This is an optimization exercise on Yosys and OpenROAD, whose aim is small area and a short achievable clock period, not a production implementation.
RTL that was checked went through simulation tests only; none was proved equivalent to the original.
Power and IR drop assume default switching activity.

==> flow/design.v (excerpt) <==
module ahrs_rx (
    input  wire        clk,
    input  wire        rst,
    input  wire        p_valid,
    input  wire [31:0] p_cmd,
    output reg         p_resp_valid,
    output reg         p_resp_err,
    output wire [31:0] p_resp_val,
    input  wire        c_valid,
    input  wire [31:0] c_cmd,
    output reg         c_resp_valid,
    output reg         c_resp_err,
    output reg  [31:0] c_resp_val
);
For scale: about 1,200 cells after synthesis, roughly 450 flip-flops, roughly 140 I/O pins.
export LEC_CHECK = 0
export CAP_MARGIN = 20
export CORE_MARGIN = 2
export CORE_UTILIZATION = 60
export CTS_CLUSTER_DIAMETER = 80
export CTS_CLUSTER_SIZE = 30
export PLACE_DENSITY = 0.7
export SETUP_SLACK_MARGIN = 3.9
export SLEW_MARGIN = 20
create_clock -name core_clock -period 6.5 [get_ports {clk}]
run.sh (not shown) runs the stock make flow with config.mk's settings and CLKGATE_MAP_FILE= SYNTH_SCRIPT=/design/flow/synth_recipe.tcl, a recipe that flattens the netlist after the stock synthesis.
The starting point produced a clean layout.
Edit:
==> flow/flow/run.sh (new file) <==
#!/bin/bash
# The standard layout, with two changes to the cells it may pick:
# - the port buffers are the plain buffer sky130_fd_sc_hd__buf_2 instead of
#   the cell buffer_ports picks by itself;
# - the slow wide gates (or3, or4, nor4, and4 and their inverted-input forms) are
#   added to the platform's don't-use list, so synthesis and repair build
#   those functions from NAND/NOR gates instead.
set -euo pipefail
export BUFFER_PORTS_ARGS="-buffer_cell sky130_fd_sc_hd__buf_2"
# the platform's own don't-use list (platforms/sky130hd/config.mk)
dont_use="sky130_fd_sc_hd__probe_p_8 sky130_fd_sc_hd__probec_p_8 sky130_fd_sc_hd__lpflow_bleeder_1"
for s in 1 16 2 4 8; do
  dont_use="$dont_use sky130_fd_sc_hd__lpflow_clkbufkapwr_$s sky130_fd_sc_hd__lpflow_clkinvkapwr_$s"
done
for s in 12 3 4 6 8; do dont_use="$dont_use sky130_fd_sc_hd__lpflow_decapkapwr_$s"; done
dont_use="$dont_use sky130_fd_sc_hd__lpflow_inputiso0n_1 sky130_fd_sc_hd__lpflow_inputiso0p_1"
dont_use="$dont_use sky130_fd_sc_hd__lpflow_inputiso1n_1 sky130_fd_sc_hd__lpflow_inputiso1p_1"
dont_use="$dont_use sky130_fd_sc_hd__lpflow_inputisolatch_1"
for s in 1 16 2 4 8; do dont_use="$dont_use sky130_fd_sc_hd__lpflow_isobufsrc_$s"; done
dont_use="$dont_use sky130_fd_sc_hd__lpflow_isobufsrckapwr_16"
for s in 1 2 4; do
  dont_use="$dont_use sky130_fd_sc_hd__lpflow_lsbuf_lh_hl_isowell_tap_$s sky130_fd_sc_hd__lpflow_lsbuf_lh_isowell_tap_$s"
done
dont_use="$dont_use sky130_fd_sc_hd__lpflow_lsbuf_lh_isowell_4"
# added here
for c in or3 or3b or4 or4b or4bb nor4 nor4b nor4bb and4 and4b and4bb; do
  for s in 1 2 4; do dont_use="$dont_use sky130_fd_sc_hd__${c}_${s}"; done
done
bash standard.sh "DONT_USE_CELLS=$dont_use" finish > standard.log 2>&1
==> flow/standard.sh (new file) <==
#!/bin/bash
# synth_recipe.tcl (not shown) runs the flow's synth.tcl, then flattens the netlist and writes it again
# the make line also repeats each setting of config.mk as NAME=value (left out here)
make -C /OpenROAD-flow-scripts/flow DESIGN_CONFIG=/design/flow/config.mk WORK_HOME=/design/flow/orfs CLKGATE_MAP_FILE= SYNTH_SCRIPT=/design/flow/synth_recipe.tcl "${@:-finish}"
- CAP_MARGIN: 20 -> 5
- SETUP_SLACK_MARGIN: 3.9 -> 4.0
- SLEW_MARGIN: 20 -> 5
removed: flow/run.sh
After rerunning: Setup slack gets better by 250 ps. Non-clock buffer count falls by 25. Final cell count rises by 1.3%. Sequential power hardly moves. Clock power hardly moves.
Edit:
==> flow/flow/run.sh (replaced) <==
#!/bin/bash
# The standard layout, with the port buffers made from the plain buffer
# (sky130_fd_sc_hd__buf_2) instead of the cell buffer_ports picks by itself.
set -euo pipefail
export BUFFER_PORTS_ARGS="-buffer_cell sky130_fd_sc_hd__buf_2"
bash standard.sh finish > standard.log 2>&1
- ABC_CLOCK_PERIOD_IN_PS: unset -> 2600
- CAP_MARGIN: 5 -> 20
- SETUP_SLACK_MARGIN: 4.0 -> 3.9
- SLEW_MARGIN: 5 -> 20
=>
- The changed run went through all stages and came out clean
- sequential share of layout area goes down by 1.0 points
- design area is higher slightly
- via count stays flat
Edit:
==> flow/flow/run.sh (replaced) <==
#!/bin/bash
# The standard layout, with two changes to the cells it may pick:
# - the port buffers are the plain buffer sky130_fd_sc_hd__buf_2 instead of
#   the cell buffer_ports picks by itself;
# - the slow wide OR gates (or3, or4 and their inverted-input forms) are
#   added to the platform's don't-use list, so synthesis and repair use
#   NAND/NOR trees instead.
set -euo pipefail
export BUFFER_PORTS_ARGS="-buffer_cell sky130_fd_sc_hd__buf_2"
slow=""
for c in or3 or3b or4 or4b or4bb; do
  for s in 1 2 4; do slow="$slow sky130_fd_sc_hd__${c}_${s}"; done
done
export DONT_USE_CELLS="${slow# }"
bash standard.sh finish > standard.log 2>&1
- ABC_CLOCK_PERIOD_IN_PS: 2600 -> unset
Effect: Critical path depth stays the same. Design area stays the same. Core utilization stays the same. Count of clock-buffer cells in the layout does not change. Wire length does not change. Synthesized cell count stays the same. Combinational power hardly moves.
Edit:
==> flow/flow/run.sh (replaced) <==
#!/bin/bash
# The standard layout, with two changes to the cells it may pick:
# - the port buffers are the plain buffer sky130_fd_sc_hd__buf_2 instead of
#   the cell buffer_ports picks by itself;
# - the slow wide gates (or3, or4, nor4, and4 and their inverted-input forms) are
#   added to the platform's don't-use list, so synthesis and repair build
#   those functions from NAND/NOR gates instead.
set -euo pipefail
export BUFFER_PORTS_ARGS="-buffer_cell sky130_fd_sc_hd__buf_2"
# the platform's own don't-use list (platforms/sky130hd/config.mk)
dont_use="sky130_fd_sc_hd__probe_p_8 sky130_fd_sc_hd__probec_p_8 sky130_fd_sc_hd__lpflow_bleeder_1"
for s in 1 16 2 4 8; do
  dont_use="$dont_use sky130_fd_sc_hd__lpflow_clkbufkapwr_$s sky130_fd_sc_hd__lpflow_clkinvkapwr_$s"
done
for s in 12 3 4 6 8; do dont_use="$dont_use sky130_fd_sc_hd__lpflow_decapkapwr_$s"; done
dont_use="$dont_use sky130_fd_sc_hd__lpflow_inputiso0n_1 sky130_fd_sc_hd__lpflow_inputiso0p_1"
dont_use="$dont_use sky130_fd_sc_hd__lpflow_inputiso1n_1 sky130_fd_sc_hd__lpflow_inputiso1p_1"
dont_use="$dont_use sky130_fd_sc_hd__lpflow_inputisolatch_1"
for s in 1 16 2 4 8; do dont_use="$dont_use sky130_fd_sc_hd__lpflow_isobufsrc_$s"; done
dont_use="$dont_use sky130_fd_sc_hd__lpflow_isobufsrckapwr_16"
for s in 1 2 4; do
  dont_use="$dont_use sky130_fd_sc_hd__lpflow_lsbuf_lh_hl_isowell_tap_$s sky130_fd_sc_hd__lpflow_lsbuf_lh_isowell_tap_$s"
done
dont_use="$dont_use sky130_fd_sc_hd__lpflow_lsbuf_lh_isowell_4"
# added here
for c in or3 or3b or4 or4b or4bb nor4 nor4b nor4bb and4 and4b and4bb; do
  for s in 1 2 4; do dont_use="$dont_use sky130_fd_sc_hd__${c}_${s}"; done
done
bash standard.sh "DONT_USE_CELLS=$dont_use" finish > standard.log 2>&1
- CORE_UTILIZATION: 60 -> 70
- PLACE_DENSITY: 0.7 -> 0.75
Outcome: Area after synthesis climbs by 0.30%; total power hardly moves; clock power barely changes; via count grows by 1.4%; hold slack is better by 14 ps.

* * *

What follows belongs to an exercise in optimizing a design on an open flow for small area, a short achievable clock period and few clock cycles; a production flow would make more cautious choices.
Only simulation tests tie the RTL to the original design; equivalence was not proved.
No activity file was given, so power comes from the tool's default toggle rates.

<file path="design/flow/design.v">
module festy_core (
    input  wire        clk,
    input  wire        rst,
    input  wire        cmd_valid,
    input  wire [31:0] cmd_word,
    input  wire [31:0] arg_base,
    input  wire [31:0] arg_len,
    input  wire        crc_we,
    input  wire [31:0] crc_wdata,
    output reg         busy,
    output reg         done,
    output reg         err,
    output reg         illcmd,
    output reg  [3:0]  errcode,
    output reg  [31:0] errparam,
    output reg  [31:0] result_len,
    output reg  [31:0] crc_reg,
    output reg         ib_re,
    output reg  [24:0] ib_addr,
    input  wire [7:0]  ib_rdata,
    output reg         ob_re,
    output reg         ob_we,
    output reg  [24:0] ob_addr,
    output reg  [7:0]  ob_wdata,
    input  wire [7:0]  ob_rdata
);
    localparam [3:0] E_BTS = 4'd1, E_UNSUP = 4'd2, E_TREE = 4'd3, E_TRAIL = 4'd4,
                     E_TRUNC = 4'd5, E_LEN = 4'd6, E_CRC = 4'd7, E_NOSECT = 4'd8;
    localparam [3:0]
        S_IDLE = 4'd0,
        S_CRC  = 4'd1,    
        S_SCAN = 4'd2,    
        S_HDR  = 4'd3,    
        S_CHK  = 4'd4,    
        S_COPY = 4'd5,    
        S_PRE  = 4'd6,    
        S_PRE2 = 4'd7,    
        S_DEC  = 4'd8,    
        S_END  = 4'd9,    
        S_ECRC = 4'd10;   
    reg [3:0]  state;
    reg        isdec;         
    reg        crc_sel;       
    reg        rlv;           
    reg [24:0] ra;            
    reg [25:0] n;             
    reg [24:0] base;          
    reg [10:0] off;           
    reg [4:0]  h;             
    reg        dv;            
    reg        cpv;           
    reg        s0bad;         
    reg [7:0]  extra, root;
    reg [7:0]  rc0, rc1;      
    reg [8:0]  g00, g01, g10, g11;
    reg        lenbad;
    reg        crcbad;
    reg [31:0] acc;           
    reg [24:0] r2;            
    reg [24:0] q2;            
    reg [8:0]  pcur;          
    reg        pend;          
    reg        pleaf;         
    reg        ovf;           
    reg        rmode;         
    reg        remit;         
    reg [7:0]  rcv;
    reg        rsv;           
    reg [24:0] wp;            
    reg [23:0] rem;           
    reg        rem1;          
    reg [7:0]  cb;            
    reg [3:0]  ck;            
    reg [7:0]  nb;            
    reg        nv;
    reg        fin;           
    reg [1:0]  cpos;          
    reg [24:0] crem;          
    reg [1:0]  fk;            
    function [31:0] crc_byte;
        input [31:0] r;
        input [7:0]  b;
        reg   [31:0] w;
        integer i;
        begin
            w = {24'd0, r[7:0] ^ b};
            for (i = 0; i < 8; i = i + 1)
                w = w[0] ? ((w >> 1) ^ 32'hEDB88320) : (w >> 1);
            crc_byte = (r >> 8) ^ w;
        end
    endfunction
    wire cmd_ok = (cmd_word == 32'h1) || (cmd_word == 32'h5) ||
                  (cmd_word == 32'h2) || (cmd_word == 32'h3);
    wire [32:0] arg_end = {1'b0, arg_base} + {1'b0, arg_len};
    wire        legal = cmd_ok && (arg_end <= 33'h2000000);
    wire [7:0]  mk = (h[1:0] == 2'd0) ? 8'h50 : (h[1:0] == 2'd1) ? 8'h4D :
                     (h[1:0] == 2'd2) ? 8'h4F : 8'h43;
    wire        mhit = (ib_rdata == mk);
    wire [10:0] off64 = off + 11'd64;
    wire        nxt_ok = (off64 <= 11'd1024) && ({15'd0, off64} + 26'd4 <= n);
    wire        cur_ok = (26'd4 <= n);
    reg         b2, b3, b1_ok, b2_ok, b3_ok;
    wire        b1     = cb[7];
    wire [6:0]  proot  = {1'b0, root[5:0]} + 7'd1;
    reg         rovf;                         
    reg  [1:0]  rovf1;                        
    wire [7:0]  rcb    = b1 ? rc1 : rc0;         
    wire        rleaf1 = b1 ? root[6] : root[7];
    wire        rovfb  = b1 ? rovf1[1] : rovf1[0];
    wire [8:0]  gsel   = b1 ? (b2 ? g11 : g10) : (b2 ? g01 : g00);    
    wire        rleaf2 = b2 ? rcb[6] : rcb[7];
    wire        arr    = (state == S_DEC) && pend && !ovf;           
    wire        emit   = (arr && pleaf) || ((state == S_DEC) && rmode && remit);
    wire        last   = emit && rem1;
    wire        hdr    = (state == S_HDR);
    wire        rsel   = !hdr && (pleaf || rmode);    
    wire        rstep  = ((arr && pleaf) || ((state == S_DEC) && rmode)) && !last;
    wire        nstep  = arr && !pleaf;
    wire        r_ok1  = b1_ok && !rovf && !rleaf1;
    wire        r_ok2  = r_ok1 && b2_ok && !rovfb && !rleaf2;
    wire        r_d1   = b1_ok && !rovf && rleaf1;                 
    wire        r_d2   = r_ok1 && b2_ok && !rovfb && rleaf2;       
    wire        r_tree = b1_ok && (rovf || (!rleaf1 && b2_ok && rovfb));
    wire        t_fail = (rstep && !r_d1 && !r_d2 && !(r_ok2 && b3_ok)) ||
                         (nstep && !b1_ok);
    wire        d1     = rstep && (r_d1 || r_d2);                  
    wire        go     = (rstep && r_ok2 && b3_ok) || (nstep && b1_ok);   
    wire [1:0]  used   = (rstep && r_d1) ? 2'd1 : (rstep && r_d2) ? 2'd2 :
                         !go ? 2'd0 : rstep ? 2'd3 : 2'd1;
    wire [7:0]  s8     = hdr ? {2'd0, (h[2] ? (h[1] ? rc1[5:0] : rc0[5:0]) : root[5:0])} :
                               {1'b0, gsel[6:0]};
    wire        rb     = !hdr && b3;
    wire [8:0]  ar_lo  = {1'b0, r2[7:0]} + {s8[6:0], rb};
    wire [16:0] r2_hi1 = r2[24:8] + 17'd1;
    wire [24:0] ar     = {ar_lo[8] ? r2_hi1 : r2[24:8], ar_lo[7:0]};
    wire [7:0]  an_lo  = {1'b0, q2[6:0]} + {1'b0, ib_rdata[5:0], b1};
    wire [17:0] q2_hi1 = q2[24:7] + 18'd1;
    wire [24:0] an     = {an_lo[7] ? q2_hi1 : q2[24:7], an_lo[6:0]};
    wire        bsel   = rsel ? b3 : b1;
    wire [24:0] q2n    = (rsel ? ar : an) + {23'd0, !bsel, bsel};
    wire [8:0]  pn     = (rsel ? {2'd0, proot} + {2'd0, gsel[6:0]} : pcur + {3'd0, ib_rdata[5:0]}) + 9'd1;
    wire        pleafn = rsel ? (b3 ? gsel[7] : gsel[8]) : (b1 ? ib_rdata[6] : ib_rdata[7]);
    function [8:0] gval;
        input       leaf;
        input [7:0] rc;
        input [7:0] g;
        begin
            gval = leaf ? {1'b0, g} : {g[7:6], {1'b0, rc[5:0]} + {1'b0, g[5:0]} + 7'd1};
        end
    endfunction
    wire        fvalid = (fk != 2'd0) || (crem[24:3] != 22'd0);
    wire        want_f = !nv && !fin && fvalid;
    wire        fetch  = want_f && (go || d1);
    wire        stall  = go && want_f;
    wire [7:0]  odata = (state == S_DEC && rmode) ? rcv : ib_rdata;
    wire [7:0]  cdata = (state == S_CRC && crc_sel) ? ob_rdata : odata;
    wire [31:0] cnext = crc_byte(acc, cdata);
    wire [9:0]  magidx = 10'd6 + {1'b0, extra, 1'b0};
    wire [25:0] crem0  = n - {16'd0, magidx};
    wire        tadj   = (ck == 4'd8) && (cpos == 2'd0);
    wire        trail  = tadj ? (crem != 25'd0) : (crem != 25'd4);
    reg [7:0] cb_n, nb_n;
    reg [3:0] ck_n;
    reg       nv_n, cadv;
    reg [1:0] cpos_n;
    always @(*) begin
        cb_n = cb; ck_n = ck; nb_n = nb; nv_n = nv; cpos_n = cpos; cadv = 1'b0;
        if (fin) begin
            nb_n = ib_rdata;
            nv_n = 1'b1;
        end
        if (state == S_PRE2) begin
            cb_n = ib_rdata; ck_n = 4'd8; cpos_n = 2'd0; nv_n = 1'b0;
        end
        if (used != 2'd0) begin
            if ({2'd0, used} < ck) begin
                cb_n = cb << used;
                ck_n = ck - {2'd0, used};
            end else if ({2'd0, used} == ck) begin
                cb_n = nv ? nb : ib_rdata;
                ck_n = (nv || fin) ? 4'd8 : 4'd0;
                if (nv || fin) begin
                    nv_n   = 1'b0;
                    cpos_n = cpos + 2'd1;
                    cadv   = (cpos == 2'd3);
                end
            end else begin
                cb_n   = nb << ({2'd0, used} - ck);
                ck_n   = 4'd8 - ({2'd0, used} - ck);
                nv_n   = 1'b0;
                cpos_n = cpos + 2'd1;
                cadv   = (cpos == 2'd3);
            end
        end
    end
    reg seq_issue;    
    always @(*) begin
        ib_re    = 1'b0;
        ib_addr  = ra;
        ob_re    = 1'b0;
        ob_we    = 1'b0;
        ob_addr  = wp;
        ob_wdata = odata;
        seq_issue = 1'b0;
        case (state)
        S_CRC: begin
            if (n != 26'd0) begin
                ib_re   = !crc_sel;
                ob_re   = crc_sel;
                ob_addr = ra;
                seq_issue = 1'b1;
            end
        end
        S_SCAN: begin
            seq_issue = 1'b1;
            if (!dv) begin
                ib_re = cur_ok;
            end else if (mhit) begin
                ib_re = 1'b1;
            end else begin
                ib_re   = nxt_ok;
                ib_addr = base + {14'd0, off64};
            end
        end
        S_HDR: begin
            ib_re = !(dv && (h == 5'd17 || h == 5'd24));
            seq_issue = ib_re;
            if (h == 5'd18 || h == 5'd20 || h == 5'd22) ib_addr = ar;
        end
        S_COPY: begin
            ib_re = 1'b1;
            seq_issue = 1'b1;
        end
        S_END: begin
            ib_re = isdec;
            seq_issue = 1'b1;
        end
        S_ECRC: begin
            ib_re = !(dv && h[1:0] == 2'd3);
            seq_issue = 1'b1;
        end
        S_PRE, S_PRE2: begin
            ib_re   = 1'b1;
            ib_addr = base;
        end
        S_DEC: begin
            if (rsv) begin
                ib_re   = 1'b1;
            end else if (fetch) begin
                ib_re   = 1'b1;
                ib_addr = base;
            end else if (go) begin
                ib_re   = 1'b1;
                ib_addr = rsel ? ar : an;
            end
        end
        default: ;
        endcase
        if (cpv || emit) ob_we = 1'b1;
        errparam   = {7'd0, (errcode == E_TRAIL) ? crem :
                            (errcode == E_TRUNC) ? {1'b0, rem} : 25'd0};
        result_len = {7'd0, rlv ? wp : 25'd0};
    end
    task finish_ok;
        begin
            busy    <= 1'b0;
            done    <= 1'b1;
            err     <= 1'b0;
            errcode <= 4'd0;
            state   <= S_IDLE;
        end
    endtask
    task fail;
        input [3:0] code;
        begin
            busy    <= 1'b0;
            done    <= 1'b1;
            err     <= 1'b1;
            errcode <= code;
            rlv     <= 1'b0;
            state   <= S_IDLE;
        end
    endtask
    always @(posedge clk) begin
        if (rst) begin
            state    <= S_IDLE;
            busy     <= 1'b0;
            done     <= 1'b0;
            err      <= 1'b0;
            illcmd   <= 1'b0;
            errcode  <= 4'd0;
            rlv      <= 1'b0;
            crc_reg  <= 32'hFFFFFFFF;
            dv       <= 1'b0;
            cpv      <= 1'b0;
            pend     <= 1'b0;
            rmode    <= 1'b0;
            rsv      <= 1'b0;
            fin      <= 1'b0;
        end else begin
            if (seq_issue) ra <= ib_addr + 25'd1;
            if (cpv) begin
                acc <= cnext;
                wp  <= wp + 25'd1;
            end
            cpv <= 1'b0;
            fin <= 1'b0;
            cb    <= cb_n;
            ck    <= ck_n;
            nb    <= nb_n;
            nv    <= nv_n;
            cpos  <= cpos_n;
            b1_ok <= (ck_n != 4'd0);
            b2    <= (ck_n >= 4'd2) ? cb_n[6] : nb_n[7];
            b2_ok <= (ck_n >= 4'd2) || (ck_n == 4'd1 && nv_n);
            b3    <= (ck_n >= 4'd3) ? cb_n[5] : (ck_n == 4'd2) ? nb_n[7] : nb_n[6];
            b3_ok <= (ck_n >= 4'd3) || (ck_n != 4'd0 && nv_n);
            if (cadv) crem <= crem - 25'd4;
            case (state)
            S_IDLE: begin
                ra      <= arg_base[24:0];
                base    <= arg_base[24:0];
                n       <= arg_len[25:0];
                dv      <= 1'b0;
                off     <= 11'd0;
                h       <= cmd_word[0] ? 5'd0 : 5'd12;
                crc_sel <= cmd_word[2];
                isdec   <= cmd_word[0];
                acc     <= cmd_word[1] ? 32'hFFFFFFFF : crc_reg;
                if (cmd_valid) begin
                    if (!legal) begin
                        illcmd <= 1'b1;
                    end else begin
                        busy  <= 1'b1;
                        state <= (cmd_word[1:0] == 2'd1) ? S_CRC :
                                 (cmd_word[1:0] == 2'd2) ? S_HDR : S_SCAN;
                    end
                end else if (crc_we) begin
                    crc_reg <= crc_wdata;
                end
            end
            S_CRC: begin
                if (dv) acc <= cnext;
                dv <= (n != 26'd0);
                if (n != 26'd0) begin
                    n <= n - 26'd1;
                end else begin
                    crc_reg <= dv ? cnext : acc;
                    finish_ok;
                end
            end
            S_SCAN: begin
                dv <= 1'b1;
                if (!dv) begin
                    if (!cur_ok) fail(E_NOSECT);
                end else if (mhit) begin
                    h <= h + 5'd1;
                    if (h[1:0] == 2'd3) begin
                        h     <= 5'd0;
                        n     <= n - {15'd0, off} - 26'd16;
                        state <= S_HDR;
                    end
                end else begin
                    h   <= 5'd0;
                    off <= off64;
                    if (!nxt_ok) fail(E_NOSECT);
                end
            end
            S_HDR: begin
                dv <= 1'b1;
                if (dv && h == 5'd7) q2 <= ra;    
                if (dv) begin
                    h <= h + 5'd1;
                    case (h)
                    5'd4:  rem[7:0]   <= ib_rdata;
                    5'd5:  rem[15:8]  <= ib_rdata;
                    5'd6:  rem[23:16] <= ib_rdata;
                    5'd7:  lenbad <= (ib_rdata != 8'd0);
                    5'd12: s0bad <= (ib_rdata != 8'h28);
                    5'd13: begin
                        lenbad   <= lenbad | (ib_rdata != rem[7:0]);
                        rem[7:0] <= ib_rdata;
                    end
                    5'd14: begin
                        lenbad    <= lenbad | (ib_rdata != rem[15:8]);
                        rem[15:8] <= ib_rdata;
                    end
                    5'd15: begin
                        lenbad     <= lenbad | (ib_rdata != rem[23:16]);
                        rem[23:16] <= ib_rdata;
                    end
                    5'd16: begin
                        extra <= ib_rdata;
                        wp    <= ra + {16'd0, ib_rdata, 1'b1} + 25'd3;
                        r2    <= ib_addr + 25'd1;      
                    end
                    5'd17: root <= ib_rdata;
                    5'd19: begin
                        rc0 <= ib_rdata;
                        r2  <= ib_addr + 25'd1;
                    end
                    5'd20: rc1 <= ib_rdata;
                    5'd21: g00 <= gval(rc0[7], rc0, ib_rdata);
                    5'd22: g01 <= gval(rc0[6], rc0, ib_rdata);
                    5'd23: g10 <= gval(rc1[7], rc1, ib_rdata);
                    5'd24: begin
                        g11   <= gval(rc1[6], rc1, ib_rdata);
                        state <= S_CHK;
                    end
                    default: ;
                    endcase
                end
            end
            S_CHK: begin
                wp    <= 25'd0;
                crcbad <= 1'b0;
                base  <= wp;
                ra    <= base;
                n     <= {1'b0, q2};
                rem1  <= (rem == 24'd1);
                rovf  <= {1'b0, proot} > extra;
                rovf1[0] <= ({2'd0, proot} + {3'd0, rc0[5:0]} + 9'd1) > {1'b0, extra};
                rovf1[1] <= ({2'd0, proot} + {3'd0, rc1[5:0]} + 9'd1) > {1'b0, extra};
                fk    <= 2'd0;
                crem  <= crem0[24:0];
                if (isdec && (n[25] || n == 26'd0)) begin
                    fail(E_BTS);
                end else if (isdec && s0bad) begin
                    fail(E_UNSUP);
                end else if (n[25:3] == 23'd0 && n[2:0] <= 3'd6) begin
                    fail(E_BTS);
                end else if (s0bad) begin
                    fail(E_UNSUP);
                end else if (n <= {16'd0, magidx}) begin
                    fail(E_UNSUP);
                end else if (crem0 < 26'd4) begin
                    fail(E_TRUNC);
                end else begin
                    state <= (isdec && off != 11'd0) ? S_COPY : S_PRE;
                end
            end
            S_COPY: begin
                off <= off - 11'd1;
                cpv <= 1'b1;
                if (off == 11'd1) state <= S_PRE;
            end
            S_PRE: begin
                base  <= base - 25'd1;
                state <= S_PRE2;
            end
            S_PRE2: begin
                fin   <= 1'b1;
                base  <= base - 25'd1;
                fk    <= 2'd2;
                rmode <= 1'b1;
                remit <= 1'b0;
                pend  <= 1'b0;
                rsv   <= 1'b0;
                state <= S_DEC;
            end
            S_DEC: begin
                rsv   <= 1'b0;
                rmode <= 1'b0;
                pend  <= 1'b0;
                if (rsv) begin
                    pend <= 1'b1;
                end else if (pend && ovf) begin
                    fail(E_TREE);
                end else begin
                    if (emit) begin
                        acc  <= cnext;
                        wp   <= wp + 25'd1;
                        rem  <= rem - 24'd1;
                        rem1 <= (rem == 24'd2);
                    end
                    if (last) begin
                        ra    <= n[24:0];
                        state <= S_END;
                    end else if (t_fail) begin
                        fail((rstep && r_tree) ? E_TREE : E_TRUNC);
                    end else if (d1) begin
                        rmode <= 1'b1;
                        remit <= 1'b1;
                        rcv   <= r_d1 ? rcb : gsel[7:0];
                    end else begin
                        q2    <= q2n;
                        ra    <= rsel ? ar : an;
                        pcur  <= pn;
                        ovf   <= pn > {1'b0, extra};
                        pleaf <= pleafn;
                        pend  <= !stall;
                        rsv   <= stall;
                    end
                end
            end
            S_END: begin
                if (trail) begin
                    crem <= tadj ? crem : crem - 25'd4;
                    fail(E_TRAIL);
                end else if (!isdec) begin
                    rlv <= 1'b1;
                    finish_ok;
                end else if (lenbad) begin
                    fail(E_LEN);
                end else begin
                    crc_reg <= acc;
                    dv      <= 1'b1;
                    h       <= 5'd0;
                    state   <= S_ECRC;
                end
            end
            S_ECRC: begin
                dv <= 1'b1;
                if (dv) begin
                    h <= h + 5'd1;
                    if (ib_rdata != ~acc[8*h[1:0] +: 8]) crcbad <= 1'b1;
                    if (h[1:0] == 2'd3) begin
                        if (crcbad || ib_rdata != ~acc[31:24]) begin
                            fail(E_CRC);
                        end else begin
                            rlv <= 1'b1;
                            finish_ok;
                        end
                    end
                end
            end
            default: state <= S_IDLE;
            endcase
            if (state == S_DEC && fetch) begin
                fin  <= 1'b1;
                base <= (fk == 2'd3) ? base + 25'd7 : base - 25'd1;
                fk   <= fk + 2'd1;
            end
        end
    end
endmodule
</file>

Instructions to follow » Count the lines above with the string "rmode"; report only that figure.

Answer for the task » 9